Every line of the listing must be repeated in the answer without alteration.

****

This design comes from an exercise in tuning for small area, a short achievable clock period and few clock cycles on the open sky130 flow, not from production work. The RTL was checked by simulation tests, not by an equivalence proof against the original design. Power is estimated from default activity; no workload was simulated.

==> flow/design.v, too long to show whole: its modules and the start of the top module <==
// module ssev_engine: 2200 lines
// module ssev_add23: 7 lines
// module ssev_sub: 8 lines
// module ssev_fa: 10 lines
// module ssev_ha: 9 lines
module ssev_engine (
    input  wire         clk,
    input  wire         rst,
    input  wire         cmd_valid,
    output wire         cmd_ready,
    input  wire [31:0]  cmd_word,
    input  wire [15:0]  cmd_width,
    input  wire [15:0]  cmd_height,
    input  wire         px_valid,
    output wire         px_ready,
    input  wire [127:0] px_src,
    input  wire [127:0] px_ref,
    output wire         res_valid,
    input  wire         res_ready,
    output wire [63:0]  res_sse,
    output wire [31:0]  res_sum,
    output wire [31:0]  res_var,
    output wire         res_err,
    output wire [2:0]   res_code
);
  // ...
==> flow/flow/run.sh <==
#!/bin/bash
set -e
export BUFFER_PORTS_ARGS="-buffer_cell sky130_fd_sc_hd__buf_1"
bash standard.sh > standard.log 2>&1
==> flow/standard.sh <==
#!/bin/bash
# synth_recipe.tcl (not shown) runs the flow's synth.tcl, then flattens the netlist and writes it again
# the make line also repeats each setting of config.mk as NAME=value (left out here)
make -C /OpenROAD-flow-scripts/flow DESIGN_CONFIG=/design/flow/config.mk WORK_HOME=/design/flow/orfs CLKGATE_MAP_FILE= SYNTH_SCRIPT=/design/flow/synth_recipe.tcl "${@:-finish}"
==> flow/config.mk <==
export PLATFORM = sky130hd
export DESIGN_NAME = ssev_engine
export DESIGN_NICKNAME = ssev_engine
export VERILOG_FILES = /design/flow/design.v
export SDC_FILE = /design/flow/constraint.sdc
export NUM_CORES = 4
export LEC_CHECK = 0
export CAP_MARGIN = 20
export CORE_MARGIN = 2
export CORE_UTILIZATION = 40
export SLEW_MARGIN = 20
export SYNTH_HIERARCHICAL = 1
export SYNTH_MINIMUM_KEEP_SIZE = 0
==> flow/constraint.sdc <==
create_clock -name core_clock -period 28.0 [get_ports {clk}]
set_input_delay 5.6000 -clock core_clock [delete_from_list [all_inputs] [get_ports {clk}]]
set_output_delay 5.6000 -clock core_clock [all_outputs]
set_load 0.01 [all_outputs]
==> impl_metrics.tcl, run 1 <==
set metrics [dict create \
    outcome "no timing/DRC/antenna violations" \
    design_area_um2 58800 \
    cp_max_fo 19 \
    pre_cts_slack_ns 19.54 \
    nNonClkBuffers 468 \
    cts.hold.buffers_added 0 \
    multi_input_gates 3903 \
    synth_cells 4961 \
    io_buffer_count 441 \
    synth_cell_types 99 \
    synthFlopType "dfxtp_1" \
    cts.repair.resized 0 \
    post-dp-hpwl_mm 133 \
    power_leakage_nw 26.6 \
    cts-htree-levels 3 \
    drv_slew 0 \
    synthTopCellsByArea "fa_1, dfxtp_1, edfxtp_1, ha_1, and2_1" \
    maxCapViolations 0 \
    wl_met2_mm 75.2 \
    ios 460 \
    fillerInstances 12500 \
    synth_xor_area_frac 0.0348 \
    critPathCapture "a_d12[6]$_DFF_P_" \
    cts.sinks 523 \
    tightestPinTransition_ns 1.13 \
    cts_inserted_buffers 69 \
    drt_iter0_markers 2931 \
    post_cts_buffers 0 \
    fin_util 0.448 \
]
Testbench counts, summed over its fixed seeds: cycles 46,537.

****

▶ **THE COMPLETED TASK**
This design comes from an exercise in tuning for small area, a short achievable clock period and few clock cycles on the open sky130 flow, not from production work. The RTL was checked by simulation tests, not by an equivalence proof against the original design. Power is estimated from default activity; no workload was simulated.

==> flow/design.v, too long to show whole: its modules and the start of the top module <==
// module ssev_engine: 2200 lines
// module ssev_add23: 7 lines
// module ssev_sub: 8 lines
// module ssev_fa: 10 lines
// module ssev_ha: 9 lines
module ssev_engine (
    input  wire         clk,
    input  wire         rst,
    input  wire         cmd_valid,
    output wire         cmd_ready,
    input  wire [31:0]  cmd_word,
    input  wire [15:0]  cmd_width,
    input  wire [15:0]  cmd_height,
    input  wire         px_valid,
    output wire         px_ready,
    input  wire [127:0] px_src,
    input  wire [127:0] px_ref,
    output wire         res_valid,
    input  wire         res_ready,
    output wire [63:0]  res_sse,
    output wire [31:0]  res_sum,
    output wire [31:0]  res_var,
    output wire         res_err,
    output wire [2:0]   res_code
);
  // ...
==> flow/flow/run.sh <==
#!/bin/bash
set -e
export BUFFER_PORTS_ARGS="-buffer_cell sky130_fd_sc_hd__buf_1"
bash standard.sh > standard.log 2>&1
==> flow/standard.sh <==
#!/bin/bash
# synth_recipe.tcl (not shown) runs the flow's synth.tcl, then flattens the netlist and writes it again
# the make line also repeats each setting of config.mk as NAME=value (left out here)
make -C /OpenROAD-flow-scripts/flow DESIGN_CONFIG=/design/flow/config.mk WORK_HOME=/design/flow/orfs CLKGATE_MAP_FILE= SYNTH_SCRIPT=/design/flow/synth_recipe.tcl "${@:-finish}"
==> flow/config.mk <==
export PLATFORM = sky130hd
export DESIGN_NAME = ssev_engine
export DESIGN_NICKNAME = ssev_engine
export VERILOG_FILES = /design/flow/design.v
export SDC_FILE = /design/flow/constraint.sdc
export NUM_CORES = 4
export LEC_CHECK = 0
export CAP_MARGIN = 20
export CORE_MARGIN = 2
export CORE_UTILIZATION = 40
export SLEW_MARGIN = 20
export SYNTH_HIERARCHICAL = 1
export SYNTH_MINIMUM_KEEP_SIZE = 0
==> flow/constraint.sdc <==
create_clock -name core_clock -period 28.0 [get_ports {clk}]
set_input_delay 5.6000 -clock core_clock [delete_from_list [all_inputs] [get_ports {clk}]]
set_output_delay 5.6000 -clock core_clock [all_outputs]
set_load 0.01 [all_outputs]
==> impl_metrics.tcl, run 1 <==
set metrics [dict create \
    outcome "no timing/DRC/antenna violations" \
    design_area_um2 58800 \
    cp_max_fo 19 \
    pre_cts_slack_ns 19.54 \
    nNonClkBuffers 468 \
    cts.hold.buffers_added 0 \
    multi_input_gates 3903 \
    synth_cells 4961 \
    io_buffer_count 441 \
    synth_cell_types 99 \
    synthFlopType "dfxtp_1" \
    cts.repair.resized 0 \
    post-dp-hpwl_mm 133 \
    power_leakage_nw 26.6 \
    cts-htree-levels 3 \
    drv_slew 0 \
    synthTopCellsByArea "fa_1, dfxtp_1, edfxtp_1, ha_1, and2_1" \
    maxCapViolations 0 \
    wl_met2_mm 75.2 \
    ios 460 \
    fillerInstances 12500 \
    synth_xor_area_frac 0.0348 \
    critPathCapture "a_d12[6]$_DFF_P_" \
    cts.sinks 523 \
    tightestPinTransition_ns 1.13 \
    cts_inserted_buffers 69 \
    drt_iter0_markers 2931 \
    post_cts_buffers 0 \
    fin_util 0.448 \
]
Testbench counts, summed over its fixed seeds: cycles 46,537.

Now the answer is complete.